- The data:
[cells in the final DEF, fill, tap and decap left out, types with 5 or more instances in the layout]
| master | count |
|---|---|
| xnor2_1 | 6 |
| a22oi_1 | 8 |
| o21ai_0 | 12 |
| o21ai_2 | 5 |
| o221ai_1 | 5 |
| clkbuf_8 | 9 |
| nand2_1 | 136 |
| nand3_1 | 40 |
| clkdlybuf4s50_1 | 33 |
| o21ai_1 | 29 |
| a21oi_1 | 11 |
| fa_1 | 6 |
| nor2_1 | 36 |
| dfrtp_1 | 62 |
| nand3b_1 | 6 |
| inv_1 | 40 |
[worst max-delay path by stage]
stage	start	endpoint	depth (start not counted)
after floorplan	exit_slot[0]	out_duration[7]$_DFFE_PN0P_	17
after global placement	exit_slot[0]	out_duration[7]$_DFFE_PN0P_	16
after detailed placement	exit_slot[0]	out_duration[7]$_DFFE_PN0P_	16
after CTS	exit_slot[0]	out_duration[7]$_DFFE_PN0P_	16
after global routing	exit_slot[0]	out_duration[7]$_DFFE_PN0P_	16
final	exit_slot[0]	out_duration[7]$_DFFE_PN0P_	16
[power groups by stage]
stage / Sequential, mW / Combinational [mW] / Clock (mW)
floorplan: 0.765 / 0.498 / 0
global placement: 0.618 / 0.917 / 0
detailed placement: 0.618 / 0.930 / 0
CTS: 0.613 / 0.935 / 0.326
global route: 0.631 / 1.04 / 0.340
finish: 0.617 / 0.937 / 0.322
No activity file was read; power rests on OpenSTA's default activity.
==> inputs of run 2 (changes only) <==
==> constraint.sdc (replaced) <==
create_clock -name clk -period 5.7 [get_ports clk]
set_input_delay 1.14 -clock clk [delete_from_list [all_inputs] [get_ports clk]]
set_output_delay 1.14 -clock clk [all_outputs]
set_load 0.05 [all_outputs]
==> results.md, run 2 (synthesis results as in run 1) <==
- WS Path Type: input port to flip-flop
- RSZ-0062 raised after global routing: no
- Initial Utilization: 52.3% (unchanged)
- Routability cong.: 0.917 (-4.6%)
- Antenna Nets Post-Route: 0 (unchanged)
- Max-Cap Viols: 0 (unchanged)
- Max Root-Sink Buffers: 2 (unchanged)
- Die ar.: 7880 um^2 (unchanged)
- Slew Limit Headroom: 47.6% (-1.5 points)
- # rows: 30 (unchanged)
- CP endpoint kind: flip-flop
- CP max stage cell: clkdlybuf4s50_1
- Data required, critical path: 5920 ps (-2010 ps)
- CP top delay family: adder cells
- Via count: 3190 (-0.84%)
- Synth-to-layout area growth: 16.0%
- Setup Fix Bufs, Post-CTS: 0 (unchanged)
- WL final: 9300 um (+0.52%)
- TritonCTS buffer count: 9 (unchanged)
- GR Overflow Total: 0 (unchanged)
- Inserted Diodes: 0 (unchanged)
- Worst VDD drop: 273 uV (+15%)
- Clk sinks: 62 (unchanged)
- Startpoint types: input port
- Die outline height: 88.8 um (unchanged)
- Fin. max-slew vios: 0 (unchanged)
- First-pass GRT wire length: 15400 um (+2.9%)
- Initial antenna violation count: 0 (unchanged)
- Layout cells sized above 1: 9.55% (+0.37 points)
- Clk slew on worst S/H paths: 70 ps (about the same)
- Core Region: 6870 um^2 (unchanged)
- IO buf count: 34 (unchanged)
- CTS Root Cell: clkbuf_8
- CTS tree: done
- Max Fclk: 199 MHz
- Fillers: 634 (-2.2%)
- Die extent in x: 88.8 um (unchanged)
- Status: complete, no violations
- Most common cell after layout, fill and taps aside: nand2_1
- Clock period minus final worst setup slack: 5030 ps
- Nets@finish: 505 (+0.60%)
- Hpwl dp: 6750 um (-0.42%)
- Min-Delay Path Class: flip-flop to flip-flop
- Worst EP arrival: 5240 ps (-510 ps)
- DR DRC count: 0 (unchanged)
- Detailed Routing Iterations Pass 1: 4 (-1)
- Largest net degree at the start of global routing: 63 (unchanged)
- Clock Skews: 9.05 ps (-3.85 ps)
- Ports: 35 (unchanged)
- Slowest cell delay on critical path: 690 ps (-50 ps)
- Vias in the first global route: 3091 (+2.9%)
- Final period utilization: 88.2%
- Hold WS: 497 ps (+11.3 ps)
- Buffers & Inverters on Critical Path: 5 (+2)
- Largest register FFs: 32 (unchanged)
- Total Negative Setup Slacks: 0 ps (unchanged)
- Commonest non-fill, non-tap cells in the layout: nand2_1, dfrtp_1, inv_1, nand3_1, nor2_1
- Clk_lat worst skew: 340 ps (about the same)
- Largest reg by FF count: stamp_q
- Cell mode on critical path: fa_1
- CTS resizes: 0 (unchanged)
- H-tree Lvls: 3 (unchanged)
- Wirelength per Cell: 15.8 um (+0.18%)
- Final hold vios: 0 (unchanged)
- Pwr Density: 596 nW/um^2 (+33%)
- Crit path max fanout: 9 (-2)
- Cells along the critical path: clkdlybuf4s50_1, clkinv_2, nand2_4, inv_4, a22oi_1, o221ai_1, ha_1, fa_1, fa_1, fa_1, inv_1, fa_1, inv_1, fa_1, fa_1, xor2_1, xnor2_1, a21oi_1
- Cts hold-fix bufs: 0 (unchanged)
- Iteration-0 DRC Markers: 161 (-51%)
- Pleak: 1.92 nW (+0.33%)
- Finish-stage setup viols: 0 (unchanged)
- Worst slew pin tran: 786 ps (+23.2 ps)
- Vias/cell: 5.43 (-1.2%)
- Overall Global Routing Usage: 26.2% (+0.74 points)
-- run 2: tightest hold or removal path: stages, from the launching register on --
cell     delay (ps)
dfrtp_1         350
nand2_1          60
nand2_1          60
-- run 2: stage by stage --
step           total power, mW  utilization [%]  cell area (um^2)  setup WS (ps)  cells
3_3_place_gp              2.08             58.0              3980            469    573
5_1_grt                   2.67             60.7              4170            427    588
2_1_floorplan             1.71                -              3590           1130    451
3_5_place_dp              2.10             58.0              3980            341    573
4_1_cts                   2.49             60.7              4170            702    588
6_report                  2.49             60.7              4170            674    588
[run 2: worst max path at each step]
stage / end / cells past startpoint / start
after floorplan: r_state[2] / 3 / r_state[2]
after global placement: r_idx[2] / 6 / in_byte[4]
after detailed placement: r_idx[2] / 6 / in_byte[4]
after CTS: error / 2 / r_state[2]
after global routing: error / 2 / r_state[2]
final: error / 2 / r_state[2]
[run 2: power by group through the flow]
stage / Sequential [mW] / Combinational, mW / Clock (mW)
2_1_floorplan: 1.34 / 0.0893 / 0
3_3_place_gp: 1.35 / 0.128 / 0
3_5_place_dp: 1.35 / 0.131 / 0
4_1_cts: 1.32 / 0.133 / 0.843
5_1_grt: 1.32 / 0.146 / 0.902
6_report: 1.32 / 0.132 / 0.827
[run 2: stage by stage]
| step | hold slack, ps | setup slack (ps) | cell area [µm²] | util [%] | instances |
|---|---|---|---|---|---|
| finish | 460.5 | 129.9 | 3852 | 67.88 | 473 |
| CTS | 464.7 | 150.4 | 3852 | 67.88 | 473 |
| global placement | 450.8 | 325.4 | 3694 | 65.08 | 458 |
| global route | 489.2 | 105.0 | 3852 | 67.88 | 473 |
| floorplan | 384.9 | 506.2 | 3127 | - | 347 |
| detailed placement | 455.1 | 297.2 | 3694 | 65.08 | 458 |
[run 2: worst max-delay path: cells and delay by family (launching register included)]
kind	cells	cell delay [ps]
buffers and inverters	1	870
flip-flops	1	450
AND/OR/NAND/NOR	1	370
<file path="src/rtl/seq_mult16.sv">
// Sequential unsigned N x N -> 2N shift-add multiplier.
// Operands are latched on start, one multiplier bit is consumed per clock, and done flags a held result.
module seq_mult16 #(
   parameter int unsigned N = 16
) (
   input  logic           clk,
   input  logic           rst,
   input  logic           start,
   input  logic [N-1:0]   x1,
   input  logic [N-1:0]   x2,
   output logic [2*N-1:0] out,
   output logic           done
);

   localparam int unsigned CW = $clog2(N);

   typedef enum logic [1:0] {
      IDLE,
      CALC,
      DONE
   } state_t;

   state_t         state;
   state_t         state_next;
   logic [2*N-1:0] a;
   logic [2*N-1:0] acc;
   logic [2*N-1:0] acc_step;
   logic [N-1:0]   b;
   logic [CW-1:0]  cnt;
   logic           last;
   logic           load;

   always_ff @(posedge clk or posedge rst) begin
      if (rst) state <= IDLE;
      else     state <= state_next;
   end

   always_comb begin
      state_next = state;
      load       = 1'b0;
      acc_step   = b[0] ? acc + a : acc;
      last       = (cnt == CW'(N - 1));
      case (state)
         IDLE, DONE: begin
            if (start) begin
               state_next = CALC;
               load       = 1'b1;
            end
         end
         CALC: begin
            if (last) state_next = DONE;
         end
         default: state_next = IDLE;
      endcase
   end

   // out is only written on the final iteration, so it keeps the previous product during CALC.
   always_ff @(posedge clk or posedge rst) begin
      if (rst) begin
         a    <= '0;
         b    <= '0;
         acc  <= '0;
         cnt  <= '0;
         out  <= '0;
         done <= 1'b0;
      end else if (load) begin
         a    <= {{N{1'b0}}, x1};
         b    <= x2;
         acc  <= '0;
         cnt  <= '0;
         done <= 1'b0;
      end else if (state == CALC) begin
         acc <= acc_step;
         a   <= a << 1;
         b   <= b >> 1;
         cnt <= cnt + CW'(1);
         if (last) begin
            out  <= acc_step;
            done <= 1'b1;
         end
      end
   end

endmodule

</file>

...

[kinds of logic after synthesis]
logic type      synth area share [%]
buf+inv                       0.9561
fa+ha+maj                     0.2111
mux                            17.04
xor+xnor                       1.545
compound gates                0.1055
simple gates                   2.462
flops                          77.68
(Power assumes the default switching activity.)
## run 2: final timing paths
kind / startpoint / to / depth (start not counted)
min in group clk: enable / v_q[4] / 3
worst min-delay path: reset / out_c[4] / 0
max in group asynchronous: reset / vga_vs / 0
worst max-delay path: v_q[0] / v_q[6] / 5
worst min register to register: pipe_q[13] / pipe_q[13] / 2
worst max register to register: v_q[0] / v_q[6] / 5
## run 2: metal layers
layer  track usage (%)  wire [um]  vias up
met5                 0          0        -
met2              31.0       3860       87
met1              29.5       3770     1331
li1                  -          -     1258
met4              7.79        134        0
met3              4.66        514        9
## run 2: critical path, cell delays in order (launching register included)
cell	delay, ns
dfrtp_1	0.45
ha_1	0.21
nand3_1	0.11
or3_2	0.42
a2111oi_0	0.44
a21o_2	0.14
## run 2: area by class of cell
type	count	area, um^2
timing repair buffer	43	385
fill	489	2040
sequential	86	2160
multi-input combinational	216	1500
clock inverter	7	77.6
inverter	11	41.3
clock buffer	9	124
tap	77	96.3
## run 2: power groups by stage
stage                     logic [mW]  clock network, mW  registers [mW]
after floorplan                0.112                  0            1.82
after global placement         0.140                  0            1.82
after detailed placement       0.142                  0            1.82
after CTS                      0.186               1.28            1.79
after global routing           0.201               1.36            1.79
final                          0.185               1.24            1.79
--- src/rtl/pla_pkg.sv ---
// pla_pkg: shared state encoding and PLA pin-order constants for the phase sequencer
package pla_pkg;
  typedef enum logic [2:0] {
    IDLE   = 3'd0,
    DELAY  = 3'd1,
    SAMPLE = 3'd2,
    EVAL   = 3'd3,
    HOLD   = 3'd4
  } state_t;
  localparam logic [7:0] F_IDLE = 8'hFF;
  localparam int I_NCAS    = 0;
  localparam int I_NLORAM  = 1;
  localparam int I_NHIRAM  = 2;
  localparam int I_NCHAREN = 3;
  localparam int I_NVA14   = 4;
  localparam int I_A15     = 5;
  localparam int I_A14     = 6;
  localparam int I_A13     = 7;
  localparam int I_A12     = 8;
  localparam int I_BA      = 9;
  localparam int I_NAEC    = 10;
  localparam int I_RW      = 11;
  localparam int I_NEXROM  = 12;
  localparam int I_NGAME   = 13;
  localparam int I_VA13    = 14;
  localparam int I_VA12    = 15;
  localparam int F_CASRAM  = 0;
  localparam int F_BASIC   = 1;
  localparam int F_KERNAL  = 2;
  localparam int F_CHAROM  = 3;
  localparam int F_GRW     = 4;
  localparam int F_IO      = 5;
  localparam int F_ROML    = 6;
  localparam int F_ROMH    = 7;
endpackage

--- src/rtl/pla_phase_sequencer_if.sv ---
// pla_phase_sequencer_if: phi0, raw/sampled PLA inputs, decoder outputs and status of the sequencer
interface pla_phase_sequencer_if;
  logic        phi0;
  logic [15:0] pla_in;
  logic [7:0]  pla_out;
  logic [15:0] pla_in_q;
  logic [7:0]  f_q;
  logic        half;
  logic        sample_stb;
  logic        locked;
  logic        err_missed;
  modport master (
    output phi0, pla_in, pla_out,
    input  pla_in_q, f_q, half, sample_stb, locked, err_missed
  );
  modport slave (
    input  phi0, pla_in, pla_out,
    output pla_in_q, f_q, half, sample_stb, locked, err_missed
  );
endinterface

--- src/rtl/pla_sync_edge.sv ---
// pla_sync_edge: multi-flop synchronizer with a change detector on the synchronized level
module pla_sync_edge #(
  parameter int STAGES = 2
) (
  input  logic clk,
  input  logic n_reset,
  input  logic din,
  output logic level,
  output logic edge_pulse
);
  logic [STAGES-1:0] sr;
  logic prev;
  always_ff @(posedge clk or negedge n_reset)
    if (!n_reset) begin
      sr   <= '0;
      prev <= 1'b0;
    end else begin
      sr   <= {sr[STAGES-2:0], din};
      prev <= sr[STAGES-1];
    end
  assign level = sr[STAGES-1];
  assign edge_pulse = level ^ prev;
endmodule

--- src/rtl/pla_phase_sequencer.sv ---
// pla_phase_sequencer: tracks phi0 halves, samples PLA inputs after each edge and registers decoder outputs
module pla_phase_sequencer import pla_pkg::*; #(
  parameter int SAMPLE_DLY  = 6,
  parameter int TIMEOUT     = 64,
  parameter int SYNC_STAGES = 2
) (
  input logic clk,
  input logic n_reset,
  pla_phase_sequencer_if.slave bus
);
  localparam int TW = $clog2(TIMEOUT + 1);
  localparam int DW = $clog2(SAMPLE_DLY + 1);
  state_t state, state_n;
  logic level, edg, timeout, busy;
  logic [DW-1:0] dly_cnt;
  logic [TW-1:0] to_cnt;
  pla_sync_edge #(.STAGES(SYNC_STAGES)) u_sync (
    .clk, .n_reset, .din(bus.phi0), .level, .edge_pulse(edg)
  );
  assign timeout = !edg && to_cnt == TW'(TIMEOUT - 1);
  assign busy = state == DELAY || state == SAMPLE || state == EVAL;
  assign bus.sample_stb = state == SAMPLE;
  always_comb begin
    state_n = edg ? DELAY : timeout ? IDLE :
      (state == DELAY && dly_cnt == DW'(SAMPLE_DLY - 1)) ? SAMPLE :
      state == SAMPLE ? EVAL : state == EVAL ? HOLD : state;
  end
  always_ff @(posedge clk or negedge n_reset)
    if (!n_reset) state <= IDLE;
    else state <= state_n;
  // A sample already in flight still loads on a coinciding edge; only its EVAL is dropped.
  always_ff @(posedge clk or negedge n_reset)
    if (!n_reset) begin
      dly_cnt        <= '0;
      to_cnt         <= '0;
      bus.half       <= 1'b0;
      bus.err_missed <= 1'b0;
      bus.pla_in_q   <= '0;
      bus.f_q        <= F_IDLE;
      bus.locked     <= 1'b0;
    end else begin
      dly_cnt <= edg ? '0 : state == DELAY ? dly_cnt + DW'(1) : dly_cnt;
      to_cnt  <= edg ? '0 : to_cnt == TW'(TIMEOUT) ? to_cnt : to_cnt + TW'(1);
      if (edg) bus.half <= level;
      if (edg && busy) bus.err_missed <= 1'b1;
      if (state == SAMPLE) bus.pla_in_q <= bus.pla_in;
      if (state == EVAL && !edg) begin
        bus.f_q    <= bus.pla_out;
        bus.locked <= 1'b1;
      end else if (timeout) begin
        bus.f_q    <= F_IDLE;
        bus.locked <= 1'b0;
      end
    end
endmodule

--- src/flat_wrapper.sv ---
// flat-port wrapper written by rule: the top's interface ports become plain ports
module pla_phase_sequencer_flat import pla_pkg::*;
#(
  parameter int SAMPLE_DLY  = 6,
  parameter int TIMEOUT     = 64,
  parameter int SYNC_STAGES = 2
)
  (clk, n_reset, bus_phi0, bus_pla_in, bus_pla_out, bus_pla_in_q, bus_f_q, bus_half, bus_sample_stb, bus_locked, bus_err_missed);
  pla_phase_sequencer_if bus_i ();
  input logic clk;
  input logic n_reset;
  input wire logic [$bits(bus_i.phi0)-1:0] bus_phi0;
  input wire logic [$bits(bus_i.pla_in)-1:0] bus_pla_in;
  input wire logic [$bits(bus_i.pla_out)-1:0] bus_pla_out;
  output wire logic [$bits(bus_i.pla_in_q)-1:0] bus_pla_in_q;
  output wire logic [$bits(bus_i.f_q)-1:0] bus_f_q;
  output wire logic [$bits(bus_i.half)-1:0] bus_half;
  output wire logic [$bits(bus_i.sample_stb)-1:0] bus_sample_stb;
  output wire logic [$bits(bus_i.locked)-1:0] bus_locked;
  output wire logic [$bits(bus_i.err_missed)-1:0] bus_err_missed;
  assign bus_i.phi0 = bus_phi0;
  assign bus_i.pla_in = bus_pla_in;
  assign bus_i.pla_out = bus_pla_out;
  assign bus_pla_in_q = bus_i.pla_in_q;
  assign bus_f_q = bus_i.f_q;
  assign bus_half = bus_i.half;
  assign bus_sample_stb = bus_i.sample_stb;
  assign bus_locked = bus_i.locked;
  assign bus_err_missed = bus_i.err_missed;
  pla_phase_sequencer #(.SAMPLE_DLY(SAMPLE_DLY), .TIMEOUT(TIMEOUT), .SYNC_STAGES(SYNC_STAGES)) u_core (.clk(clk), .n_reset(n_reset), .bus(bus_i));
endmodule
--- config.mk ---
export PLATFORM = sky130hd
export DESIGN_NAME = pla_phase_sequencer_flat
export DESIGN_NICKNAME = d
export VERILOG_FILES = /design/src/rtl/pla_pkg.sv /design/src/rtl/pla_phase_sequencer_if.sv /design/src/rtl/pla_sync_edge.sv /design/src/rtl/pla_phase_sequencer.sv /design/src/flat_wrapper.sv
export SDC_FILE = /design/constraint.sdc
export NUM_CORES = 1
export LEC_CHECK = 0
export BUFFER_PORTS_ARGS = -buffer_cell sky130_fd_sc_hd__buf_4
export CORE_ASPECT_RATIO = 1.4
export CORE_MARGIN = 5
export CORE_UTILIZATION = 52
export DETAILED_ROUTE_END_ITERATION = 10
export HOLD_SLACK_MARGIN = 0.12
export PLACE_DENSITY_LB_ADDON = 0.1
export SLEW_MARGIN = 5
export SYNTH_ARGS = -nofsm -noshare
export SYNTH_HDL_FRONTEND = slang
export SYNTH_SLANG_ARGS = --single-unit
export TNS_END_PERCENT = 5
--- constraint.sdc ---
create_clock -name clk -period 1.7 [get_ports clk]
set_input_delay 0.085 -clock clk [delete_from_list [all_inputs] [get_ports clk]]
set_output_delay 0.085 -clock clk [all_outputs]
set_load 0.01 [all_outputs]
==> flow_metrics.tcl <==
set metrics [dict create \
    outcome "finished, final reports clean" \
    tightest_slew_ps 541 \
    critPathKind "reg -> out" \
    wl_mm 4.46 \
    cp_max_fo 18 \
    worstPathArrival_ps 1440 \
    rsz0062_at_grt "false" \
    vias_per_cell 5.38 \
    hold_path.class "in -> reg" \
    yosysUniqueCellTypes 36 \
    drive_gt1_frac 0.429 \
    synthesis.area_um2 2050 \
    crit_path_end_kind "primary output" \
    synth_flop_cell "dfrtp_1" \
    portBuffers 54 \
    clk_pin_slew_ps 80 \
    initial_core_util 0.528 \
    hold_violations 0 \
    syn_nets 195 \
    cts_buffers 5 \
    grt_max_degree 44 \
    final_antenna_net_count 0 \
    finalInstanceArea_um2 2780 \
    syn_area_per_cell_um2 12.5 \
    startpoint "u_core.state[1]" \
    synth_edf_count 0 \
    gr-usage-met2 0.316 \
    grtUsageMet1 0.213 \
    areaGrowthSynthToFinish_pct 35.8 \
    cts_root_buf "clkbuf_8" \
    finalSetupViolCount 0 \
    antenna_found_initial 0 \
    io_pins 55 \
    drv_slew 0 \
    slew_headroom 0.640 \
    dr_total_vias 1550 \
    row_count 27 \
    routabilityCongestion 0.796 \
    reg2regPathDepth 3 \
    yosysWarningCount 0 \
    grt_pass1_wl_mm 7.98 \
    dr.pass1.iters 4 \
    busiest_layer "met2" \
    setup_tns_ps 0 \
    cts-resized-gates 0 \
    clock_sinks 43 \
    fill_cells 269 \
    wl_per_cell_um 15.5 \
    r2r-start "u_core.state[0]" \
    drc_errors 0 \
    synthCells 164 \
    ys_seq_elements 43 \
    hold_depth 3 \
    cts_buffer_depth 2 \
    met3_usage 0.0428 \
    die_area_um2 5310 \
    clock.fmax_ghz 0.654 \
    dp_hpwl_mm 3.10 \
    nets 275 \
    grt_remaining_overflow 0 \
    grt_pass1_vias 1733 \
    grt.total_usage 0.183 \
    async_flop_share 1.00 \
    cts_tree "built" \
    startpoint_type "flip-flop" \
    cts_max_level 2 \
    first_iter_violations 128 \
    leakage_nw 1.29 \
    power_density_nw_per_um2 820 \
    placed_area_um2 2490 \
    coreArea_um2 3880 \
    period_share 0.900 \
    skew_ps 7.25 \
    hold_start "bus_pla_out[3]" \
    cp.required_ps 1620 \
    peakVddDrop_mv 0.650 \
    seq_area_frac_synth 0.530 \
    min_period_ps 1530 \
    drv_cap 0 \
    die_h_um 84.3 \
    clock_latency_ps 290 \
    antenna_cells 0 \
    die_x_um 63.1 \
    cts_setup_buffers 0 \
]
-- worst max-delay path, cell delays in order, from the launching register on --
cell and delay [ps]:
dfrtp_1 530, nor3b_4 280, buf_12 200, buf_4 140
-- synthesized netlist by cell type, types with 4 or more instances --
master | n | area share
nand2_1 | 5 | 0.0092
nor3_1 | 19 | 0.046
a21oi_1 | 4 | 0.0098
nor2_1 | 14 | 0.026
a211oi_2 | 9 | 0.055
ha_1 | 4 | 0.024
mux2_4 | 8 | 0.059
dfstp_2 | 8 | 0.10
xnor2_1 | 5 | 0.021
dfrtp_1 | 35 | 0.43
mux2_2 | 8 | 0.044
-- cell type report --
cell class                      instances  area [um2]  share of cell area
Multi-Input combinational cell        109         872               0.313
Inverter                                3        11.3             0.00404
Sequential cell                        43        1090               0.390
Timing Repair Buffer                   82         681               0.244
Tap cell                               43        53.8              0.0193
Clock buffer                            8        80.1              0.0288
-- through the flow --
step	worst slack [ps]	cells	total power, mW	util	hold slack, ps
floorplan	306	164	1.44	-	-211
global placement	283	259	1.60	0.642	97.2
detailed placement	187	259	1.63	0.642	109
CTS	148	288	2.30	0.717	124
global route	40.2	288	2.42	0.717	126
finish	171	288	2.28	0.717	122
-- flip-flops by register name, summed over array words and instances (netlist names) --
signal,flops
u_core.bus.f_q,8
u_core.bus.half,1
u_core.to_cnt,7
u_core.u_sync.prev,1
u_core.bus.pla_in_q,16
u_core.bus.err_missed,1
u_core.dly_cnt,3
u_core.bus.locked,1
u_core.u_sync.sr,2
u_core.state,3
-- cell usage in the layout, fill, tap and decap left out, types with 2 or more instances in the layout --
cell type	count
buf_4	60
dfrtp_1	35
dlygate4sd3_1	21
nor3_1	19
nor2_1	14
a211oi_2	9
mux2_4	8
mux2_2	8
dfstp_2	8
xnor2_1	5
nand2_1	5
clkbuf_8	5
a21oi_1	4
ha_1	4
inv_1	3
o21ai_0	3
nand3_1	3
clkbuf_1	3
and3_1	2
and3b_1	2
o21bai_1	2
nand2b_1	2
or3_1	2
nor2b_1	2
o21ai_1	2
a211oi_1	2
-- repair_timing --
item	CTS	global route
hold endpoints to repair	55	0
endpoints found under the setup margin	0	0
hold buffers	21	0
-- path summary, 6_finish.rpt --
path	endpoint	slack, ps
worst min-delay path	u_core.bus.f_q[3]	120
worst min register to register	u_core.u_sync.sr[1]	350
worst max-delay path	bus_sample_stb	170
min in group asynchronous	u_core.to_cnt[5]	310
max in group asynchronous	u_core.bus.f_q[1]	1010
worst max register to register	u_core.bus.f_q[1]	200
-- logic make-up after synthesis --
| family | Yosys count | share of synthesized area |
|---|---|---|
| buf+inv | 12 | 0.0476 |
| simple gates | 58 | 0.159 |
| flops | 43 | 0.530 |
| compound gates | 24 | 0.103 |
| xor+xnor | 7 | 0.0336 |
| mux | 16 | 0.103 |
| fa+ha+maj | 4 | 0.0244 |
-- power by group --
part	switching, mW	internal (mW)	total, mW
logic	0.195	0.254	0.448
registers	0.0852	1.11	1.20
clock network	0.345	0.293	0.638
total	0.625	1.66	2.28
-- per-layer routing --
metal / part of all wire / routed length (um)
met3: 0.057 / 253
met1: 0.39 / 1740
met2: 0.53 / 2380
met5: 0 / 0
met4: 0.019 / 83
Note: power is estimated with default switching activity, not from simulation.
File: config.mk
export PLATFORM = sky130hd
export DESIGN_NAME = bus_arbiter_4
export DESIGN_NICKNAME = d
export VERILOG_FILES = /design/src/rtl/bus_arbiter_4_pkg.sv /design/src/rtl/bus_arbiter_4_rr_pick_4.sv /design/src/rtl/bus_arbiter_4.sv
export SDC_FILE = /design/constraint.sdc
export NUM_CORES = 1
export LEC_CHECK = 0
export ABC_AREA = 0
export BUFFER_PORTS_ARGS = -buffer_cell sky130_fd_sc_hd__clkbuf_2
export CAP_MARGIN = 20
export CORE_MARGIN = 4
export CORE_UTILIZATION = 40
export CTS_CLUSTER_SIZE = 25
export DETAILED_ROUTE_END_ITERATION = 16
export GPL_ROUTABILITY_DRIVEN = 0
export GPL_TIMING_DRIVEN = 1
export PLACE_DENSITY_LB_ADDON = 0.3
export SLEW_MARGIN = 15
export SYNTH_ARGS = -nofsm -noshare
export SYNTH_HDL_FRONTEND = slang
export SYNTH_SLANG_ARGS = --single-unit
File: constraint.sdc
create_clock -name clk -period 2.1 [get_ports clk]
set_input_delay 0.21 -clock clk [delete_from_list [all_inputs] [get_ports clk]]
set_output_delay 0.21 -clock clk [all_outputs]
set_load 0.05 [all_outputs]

- What you will do: Retype exactly, and only, the lines above from the one where "[cells in the" occurs up to and including the one where "[worst max-delay path by stage]" occurs.

- Response to the task:
[cells in the final DEF, fill, tap and decap left out, types with 5 or more instances in the layout]
| master | count |
|---|---|
| xnor2_1 | 6 |
| a22oi_1 | 8 |
| o21ai_0 | 12 |
| o21ai_2 | 5 |
| o221ai_1 | 5 |
| clkbuf_8 | 9 |
| nand2_1 | 136 |
| nand3_1 | 40 |
| clkdlybuf4s50_1 | 33 |
| o21ai_1 | 29 |
| a21oi_1 | 11 |
| fa_1 | 6 |
| nor2_1 | 36 |
| dfrtp_1 | 62 |
| nand3b_1 | 6 |
| inv_1 | 40 |
[worst max-delay path by stage]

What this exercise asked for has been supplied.